SOURCE INFORMATION Block Start

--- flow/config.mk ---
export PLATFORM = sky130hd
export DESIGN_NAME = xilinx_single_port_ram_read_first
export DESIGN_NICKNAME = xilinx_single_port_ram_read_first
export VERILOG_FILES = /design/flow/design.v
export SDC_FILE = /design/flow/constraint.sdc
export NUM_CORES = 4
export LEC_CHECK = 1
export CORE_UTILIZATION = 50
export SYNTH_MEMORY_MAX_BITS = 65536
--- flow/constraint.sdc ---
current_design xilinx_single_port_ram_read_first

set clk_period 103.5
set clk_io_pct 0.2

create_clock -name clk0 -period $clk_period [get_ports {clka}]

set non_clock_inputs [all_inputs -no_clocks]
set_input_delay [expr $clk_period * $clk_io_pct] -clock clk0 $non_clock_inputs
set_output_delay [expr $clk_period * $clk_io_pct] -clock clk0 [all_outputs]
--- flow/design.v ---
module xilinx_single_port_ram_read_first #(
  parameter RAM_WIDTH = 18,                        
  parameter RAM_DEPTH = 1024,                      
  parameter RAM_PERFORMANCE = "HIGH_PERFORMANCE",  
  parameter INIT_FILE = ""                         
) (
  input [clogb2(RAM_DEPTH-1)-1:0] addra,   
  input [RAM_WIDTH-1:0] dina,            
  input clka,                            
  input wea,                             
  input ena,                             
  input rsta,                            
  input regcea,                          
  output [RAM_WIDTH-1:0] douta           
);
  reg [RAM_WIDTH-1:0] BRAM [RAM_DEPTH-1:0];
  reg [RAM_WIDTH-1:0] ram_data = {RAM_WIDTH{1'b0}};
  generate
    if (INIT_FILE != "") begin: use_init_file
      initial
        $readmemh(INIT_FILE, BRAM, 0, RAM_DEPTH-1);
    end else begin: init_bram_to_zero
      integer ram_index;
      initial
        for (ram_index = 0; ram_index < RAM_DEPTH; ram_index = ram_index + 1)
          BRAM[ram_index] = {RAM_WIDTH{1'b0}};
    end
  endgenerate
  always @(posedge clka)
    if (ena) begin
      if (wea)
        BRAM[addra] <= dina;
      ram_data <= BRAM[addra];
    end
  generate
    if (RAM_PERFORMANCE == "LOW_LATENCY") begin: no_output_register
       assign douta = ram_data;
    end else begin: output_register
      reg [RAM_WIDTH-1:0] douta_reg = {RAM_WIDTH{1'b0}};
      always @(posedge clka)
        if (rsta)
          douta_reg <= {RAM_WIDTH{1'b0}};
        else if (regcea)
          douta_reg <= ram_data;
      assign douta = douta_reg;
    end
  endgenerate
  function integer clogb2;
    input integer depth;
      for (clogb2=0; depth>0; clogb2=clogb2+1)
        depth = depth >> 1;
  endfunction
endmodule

SOURCE INFORMATION Block End
SOURCE INFORMATION Block Start

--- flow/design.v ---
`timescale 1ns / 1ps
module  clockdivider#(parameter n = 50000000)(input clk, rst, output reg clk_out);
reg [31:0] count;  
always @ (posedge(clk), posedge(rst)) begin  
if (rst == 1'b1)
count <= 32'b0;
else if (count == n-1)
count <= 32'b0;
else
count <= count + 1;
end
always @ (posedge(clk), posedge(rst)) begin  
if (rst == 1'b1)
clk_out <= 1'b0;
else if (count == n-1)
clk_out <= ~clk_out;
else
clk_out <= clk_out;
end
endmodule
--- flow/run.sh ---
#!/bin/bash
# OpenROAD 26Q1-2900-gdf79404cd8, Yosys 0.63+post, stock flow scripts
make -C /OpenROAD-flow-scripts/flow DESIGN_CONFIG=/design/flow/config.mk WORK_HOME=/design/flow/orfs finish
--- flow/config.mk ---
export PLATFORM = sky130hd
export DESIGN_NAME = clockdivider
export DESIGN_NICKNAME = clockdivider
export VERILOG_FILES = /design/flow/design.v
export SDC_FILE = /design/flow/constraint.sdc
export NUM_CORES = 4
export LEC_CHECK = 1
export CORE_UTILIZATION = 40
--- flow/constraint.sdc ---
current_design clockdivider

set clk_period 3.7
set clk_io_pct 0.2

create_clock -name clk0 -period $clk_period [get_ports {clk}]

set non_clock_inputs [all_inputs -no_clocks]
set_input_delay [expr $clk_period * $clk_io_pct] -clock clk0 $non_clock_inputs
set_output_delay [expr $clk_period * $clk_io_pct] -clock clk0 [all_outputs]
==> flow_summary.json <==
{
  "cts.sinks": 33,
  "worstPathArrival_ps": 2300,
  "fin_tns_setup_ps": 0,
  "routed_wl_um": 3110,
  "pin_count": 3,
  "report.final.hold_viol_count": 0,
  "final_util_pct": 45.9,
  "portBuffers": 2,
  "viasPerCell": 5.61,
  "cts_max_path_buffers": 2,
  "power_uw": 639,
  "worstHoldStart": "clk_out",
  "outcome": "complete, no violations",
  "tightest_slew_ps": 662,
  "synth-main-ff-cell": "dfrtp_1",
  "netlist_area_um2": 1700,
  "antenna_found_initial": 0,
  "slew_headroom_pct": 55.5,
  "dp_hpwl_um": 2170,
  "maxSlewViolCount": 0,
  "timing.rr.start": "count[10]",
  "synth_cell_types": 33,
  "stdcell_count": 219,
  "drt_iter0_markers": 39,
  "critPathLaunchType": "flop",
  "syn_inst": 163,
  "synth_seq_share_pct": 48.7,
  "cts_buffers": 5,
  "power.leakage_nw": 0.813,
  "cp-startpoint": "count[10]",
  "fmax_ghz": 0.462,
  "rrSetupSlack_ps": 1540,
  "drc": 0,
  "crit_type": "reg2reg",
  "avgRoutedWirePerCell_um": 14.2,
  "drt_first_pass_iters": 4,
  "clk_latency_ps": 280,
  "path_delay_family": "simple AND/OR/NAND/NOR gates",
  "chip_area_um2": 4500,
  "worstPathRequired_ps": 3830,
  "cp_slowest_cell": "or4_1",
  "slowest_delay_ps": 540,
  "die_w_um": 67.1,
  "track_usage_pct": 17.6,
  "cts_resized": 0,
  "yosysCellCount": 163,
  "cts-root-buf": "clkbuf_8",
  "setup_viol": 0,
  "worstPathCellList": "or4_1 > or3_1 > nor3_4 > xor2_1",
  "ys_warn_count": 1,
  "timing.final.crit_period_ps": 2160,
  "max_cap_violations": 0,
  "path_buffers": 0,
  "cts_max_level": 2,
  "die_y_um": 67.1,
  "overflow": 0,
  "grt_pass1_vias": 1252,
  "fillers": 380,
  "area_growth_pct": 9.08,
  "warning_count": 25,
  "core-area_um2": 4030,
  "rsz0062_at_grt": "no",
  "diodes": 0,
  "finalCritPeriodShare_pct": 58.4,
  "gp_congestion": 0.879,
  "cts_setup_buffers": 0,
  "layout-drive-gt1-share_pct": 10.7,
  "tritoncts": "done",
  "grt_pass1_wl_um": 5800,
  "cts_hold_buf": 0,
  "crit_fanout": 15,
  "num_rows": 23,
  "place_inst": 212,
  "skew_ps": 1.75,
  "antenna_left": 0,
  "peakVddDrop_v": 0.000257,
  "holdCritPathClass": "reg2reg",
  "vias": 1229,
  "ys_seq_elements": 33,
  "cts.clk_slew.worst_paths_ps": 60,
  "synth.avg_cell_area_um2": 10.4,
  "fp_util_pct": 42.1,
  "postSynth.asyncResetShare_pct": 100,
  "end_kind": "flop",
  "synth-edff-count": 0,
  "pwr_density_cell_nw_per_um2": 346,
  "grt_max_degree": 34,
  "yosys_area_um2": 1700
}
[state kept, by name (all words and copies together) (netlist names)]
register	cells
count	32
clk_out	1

SOURCE INFORMATION Block End
SOURCE INFORMATION Block Start

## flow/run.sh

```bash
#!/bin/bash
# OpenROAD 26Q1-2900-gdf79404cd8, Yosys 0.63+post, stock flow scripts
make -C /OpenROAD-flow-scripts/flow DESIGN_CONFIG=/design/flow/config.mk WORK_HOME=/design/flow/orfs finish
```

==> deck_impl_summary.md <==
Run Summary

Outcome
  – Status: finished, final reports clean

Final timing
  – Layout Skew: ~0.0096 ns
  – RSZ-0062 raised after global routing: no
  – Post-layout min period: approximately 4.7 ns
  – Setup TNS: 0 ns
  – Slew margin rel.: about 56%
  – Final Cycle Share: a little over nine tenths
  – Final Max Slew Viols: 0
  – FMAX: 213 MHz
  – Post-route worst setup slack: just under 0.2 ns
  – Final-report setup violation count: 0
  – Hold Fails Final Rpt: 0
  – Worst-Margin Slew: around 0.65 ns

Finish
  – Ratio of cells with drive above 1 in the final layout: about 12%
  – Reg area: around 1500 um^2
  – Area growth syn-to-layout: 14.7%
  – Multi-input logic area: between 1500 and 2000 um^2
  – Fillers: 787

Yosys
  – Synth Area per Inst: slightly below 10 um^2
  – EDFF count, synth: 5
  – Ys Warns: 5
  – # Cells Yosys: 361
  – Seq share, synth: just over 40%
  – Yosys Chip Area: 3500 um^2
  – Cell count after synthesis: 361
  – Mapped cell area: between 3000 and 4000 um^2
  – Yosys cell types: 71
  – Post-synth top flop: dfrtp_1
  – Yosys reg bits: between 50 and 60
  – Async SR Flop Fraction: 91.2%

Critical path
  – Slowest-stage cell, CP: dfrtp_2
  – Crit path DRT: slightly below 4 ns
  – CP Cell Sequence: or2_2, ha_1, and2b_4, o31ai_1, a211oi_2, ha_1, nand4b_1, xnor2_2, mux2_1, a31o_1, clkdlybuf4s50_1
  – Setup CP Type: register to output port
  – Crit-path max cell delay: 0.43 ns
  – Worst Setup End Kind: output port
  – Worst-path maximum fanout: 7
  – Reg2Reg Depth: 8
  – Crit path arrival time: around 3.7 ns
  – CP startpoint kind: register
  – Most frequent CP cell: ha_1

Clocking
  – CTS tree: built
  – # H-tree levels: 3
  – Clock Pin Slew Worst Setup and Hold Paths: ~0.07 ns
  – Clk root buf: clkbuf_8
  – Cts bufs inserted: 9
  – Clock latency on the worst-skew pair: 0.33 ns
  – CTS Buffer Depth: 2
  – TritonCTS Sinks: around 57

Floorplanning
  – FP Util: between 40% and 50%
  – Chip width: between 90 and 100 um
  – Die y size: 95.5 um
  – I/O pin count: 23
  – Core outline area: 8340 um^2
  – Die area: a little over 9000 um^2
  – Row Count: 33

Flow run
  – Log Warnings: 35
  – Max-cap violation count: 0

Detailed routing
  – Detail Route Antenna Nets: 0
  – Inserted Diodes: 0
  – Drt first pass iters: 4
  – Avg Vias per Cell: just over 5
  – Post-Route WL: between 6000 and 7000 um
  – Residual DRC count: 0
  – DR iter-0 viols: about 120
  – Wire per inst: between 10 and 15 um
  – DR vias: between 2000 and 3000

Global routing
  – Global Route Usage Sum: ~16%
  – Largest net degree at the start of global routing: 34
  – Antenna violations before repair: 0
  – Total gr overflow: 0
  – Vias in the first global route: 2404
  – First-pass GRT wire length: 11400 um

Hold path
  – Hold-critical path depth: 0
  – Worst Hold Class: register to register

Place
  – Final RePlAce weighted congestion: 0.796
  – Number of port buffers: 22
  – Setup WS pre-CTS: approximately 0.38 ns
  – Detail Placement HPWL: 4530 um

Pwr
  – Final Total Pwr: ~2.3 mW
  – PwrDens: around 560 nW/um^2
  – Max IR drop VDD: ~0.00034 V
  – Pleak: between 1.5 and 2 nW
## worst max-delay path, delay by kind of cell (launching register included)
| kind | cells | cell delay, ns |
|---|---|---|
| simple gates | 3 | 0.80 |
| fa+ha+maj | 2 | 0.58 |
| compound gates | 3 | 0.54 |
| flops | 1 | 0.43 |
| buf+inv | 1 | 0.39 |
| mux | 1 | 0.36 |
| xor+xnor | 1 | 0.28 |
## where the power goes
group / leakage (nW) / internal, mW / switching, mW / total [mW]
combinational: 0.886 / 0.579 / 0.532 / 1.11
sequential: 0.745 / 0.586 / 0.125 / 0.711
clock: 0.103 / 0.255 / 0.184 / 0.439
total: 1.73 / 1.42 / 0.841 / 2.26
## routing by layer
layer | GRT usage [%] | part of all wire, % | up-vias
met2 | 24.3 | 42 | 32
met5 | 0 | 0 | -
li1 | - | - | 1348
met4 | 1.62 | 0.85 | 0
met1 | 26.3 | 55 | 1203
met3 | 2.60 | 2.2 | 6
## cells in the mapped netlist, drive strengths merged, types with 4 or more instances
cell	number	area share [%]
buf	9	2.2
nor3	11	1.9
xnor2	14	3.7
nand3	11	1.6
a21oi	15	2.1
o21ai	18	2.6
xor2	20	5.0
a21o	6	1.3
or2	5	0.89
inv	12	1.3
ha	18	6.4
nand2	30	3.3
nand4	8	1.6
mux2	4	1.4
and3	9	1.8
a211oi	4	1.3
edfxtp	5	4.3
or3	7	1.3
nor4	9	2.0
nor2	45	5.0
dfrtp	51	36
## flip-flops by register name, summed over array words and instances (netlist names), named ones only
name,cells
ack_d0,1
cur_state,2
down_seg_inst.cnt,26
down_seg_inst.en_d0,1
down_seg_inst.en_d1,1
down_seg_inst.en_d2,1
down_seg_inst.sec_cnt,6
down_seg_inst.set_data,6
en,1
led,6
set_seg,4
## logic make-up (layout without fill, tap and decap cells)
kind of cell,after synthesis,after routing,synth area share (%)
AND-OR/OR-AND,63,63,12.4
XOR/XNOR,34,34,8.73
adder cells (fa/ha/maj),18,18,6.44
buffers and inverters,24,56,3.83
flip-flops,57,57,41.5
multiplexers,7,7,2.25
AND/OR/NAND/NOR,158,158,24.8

SOURCE INFORMATION Block End

Scan the entries above for the line containing "Row Count: 33", and copy it and all lines after it exactly, down to and including the line containing "gates | 3 | 0.80 |".

  – Row Count: 33

Flow run
  – Log Warnings: 35
  – Max-cap violation count: 0

Detailed routing
  – Detail Route Antenna Nets: 0
  – Inserted Diodes: 0
  – Drt first pass iters: 4
  – Avg Vias per Cell: just over 5
  – Post-Route WL: between 6000 and 7000 um
  – Residual DRC count: 0
  – DR iter-0 viols: about 120
  – Wire per inst: between 10 and 15 um
  – DR vias: between 2000 and 3000

Global routing
  – Global Route Usage Sum: ~16%
  – Largest net degree at the start of global routing: 34
  – Antenna violations before repair: 0
  – Total gr overflow: 0
  – Vias in the first global route: 2404
  – First-pass GRT wire length: 11400 um

Hold path
  – Hold-critical path depth: 0
  – Worst Hold Class: register to register

Place
  – Final RePlAce weighted congestion: 0.796
  – Number of port buffers: 22
  – Setup WS pre-CTS: approximately 0.38 ns
  – Detail Placement HPWL: 4530 um

Pwr
  – Final Total Pwr: ~2.3 mW
  – PwrDens: around 560 nW/um^2
  – Max IR drop VDD: ~0.00034 V
  – Pleak: between 1.5 and 2 nW
## worst max-delay path, delay by kind of cell (launching register included)
| kind | cells | cell delay, ns |
|---|---|---|
| simple gates | 3 | 0.80 |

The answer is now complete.